In News
- OpenAI, the creator of the revolutionary chatbot ChatGPT, has unveiled a new generative artificial intelligence (GenAI) model that can convert a text prompt into video, an area of GenAI that was thus far fraught with inconsistencies.
SORA
- The model, called Sora, can generate videos up to a minute long while maintaining visual quality and adherence to the user’s prompt.
- Sora is capable of creating “complex scenes with multiple characters, specific types of motion, and accurate details of the subject and background.
- The company also claimed that the model can understand how objects “exist in the physical world”, and “accurately interpret props and generate compelling characters that express vibrant emotions.
Significance
- While generation of images and textual responses to prompts on GenAI platforms have become significantly better in the last few years, text-to-video was an area that had largely lagged, owing to its added complexity of analysing moving objects in a three-dimensional space.
- While videos are also a series of images and could, therefore, be processed using some of the same parameters as text-to-image generators, they also have their unique set of challenges.
- The model has a deep understanding of language, enabling it to accurately interpret prompts and generate compelling characters that express vibrant emotions.
- Sora can also create multiple shots within a single generated video that accurately persist characters and visual style.
Other Model
- Other companies too have ventured into the text-to-video space.
- Google’s Lumiere, which was announced recently, can create five-second videos on a given prompt, both text- and image-based.
- Other companies like Runway and Pika have also shown impressive text-to-video models of their own.
Shortcomings
- OpenAI says that the current model of Sora has weaknesses.

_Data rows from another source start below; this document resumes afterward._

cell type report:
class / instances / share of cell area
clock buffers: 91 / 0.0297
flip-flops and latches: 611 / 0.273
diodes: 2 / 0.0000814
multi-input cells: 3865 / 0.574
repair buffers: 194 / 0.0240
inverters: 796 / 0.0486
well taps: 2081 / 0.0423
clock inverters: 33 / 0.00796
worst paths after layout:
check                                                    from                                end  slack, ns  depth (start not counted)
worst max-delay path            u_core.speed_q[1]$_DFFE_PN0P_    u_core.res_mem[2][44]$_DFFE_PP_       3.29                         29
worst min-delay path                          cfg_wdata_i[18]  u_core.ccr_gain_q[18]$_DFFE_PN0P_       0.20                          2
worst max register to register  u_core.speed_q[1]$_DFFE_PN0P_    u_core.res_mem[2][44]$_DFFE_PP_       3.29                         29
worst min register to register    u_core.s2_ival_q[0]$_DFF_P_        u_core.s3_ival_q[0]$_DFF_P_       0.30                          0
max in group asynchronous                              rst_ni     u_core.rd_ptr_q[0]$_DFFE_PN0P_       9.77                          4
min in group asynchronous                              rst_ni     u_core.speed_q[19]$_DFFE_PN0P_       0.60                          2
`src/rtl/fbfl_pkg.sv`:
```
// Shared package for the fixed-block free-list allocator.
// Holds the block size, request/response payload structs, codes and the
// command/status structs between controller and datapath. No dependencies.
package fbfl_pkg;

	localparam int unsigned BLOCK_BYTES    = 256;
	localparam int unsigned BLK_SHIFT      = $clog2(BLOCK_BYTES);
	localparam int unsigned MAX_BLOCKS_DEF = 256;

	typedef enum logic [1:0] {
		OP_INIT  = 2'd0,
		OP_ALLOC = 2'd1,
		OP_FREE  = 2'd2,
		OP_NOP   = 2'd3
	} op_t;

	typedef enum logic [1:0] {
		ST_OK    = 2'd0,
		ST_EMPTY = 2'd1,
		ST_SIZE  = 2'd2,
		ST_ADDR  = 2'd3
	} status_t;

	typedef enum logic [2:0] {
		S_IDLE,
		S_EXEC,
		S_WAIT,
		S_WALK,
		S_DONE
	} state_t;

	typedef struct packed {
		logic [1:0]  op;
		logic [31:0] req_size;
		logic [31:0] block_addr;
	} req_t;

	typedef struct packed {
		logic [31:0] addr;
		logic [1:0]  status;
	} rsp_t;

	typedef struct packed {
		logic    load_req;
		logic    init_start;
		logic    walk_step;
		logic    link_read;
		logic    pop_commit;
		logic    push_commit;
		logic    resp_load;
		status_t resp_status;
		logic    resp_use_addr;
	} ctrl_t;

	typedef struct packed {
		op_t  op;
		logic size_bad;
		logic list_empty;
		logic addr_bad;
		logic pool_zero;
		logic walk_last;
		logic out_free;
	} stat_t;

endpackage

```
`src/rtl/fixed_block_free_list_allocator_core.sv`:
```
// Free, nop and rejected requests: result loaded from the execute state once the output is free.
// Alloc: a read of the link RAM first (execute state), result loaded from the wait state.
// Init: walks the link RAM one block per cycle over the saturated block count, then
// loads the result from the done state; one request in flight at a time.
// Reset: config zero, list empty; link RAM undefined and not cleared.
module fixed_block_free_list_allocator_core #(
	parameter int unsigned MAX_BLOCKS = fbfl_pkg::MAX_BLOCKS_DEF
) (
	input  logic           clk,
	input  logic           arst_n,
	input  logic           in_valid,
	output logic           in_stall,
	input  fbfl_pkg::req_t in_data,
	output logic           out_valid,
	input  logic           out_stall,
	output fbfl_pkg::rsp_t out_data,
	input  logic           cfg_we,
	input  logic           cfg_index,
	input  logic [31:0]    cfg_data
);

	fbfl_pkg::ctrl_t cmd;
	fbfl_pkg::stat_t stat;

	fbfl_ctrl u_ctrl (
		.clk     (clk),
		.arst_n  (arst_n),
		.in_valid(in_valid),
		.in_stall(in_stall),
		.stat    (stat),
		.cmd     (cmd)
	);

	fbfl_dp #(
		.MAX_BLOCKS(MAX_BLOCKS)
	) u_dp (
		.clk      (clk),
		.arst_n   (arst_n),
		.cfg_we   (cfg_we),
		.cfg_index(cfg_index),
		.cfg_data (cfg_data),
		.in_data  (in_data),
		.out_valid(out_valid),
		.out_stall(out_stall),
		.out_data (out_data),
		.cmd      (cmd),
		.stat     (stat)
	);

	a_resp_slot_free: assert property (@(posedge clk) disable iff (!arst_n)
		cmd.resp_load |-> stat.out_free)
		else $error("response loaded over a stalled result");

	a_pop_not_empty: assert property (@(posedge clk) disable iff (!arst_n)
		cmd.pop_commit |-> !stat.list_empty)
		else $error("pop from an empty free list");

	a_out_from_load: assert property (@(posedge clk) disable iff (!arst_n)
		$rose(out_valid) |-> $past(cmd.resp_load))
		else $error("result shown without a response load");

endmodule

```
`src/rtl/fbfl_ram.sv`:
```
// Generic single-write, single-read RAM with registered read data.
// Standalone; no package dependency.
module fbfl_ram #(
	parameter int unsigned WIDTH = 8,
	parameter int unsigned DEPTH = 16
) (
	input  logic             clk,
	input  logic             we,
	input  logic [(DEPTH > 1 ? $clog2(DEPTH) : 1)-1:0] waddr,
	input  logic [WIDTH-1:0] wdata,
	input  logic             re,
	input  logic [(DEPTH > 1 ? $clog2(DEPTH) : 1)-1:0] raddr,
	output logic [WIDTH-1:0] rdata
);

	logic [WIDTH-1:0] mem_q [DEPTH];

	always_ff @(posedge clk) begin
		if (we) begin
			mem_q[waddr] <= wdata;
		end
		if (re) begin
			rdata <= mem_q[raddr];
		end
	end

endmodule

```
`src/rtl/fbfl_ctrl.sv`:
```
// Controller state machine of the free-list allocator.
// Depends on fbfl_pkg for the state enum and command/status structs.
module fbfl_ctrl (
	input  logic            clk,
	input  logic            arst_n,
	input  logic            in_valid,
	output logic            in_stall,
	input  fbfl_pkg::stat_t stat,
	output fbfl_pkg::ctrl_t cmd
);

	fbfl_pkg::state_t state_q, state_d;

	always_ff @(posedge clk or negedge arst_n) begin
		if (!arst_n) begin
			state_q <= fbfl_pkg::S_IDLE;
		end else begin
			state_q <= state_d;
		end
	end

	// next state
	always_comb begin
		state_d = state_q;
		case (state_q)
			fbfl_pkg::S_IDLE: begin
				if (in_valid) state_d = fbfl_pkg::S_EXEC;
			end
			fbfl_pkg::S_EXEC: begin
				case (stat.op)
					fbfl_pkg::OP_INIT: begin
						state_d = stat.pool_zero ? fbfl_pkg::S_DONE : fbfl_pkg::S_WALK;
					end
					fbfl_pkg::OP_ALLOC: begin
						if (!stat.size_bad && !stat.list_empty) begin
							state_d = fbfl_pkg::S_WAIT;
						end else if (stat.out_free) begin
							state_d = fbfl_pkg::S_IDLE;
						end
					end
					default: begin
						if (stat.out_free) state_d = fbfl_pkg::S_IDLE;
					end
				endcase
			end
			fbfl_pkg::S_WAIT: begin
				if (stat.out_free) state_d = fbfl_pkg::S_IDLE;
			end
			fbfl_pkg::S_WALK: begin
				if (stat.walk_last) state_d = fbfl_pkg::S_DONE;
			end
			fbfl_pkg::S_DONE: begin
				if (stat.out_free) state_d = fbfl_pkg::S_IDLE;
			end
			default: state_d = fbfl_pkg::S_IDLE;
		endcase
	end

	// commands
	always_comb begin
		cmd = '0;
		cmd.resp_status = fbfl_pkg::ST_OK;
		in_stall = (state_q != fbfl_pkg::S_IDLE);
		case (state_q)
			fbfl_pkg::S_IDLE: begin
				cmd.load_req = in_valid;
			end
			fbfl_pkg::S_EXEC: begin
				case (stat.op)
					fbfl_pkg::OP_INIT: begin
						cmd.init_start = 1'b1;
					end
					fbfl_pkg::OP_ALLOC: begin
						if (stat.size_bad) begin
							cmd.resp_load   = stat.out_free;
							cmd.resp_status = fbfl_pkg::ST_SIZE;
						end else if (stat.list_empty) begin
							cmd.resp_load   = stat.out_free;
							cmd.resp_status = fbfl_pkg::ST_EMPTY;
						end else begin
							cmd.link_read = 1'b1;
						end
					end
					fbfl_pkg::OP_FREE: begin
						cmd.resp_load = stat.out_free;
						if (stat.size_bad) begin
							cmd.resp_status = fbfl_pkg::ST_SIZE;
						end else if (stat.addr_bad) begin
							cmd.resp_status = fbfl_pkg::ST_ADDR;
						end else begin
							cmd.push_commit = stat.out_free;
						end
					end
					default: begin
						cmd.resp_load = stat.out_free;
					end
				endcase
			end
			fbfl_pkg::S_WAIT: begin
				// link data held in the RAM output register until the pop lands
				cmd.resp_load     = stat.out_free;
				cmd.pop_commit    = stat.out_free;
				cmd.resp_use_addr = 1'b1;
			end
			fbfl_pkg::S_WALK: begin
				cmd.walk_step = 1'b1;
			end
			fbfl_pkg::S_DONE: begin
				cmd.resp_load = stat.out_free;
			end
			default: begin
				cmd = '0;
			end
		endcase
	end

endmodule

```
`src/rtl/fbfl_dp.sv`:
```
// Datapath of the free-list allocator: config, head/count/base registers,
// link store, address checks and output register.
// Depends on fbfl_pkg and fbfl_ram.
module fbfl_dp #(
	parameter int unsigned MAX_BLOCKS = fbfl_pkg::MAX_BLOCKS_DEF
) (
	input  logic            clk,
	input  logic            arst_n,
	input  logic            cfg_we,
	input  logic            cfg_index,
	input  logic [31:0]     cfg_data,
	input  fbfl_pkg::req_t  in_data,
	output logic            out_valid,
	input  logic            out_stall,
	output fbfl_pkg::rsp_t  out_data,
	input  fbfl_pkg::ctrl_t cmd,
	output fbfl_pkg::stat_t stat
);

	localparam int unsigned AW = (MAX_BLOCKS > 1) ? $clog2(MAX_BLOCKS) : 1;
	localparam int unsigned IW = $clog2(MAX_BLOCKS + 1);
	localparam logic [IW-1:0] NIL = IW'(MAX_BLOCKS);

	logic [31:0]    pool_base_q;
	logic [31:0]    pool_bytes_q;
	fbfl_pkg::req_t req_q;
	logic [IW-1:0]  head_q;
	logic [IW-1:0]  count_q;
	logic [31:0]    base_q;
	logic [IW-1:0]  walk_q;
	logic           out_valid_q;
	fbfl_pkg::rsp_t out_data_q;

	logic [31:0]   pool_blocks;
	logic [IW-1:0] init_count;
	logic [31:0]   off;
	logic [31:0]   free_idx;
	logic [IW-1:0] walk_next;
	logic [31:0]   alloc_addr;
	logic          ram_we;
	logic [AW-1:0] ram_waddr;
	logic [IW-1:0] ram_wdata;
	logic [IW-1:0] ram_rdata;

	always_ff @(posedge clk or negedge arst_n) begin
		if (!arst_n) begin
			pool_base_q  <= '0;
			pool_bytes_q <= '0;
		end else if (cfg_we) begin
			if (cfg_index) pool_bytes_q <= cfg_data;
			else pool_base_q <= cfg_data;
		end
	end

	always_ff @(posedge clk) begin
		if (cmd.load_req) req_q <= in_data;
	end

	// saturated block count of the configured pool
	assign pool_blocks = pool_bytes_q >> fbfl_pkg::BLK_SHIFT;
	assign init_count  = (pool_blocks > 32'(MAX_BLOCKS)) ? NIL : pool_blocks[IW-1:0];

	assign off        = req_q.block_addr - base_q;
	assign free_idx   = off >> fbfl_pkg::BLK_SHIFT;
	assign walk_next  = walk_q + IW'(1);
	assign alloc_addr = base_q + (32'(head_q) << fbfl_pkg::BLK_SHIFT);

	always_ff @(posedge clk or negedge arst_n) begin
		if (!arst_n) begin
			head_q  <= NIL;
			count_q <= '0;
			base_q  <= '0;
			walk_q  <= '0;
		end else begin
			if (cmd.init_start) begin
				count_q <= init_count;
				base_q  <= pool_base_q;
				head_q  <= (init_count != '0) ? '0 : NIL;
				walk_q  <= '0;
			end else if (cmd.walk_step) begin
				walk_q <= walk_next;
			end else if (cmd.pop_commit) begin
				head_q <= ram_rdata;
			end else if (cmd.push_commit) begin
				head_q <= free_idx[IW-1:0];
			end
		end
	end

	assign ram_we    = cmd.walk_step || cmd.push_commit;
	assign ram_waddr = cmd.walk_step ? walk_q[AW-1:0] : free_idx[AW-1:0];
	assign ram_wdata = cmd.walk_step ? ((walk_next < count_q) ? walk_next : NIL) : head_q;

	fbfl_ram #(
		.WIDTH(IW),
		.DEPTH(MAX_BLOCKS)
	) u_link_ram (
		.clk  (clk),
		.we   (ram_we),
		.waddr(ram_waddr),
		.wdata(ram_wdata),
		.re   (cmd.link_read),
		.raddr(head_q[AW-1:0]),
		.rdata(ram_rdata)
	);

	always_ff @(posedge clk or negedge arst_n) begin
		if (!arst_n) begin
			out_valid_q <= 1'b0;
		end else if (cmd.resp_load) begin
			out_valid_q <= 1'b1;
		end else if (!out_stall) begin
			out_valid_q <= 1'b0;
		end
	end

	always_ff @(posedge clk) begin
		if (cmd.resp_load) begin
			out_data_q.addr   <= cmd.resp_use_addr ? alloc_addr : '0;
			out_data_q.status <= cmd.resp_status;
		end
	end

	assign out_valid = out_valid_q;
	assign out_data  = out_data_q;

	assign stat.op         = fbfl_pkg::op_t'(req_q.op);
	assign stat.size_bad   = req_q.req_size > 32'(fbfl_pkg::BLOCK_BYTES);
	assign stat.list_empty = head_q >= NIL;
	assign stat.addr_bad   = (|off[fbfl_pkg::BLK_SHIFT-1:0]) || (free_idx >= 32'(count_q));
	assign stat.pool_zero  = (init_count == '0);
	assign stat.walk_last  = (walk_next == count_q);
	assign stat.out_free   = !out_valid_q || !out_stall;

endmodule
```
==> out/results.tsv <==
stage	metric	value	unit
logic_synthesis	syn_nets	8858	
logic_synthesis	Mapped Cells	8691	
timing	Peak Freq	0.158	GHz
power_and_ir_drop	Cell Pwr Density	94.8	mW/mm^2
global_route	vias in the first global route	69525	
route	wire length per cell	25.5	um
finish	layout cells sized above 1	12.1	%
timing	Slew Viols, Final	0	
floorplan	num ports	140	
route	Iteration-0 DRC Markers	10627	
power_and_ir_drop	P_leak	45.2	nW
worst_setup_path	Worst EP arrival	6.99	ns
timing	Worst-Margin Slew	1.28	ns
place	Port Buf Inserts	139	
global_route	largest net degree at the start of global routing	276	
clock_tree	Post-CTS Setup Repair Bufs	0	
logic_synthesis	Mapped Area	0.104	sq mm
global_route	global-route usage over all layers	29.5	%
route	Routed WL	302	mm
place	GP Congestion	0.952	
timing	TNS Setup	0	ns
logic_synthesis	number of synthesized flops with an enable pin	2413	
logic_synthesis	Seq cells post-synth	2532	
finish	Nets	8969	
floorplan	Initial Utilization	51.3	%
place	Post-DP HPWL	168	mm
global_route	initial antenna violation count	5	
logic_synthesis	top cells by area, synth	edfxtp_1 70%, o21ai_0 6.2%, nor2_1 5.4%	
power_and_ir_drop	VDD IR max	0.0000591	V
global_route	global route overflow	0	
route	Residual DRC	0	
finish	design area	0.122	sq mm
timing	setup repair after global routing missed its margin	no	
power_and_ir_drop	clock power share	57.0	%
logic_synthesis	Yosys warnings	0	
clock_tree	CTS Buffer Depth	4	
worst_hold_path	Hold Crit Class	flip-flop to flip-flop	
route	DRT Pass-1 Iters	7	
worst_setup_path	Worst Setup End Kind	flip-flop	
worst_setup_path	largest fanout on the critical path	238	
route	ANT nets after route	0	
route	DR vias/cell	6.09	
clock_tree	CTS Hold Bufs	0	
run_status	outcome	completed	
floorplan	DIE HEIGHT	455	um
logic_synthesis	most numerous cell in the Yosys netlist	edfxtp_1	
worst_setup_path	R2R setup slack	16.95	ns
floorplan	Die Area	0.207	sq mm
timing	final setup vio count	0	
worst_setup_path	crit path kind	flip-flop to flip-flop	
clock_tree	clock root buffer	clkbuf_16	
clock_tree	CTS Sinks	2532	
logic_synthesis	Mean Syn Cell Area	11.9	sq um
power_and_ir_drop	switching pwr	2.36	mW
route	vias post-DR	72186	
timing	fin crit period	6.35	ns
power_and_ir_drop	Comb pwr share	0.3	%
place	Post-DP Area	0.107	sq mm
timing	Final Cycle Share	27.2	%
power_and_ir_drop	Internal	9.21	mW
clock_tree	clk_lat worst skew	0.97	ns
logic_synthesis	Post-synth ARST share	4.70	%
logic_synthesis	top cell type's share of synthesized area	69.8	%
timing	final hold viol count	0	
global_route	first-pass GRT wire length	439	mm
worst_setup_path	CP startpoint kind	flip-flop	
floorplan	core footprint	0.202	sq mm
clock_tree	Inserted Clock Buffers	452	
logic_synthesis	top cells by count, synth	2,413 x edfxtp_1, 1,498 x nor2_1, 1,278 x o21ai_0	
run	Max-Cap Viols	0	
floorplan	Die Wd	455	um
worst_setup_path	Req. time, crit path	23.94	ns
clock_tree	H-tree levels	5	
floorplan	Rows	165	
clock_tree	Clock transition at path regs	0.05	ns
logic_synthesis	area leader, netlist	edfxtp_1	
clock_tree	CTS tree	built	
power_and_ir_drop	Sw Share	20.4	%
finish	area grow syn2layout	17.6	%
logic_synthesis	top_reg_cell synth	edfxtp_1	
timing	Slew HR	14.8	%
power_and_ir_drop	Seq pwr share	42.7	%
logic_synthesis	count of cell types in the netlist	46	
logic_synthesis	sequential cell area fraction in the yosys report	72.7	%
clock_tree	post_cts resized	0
`config.mk`:
```
export PLATFORM = sky130hd
export DESIGN_NAME = ascon_aead_engine_top
export DESIGN_NICKNAME = d
export VERILOG_FILES = /design/src/rtl/ascon_pkg.sv /design/src/rtl/ascon_front.sv /design/src/rtl/ascon_back.sv /design/src/rtl/ascon_aead_engine_top.sv
export SDC_FILE = /design/constraint.sdc
export NUM_CORES = 2
export LEC_CHECK = 0
export BUFFER_PORTS_ARGS = -buffer_cell sky130_fd_sc_hd__buf_2
export CAP_MARGIN = 30
export CORE_MARGIN = 4
export CORE_UTILIZATION = 66
export CTS_CLUSTER_DIAMETER = 100
export DETAILED_ROUTE_END_ITERATION = 8
export GPL_TIMING_DRIVEN = 0
export MAX_ROUTING_LAYER = met4
export PLACE_DENSITY_LB_ADDON = 0.2
export SKIP_LAST_GASP = 1
export SYNTH_ARGS = -nofsm -noshare
export SYNTH_HDL_FRONTEND = slang
export SYNTH_HIERARCHICAL = 1
export SYNTH_SLANG_ARGS = --single-unit
```
`constraint.sdc`:
```
create_clock -name clk -period 20.1 [get_ports clk]
set_input_delay 1.005 -clock clk [delete_from_list [all_inputs] [get_ports clk]]
set_output_delay 1.005 -clock clk [all_outputs]
set_load 0.03 [all_outputs]
```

- It may struggle with accurately simulating the physics of a complex scene, and may not understand specific instances of cause and effect.
- For example, a person might take a bite out of a cookie, but afterward, the cookie may not have a bite mark.
Source- Indian Express
“The model may also confuse spatial details of a prompt, for example, mixing up left and right, and may struggle with precise descriptions of events that take place over time, like following a specific camera trajectory.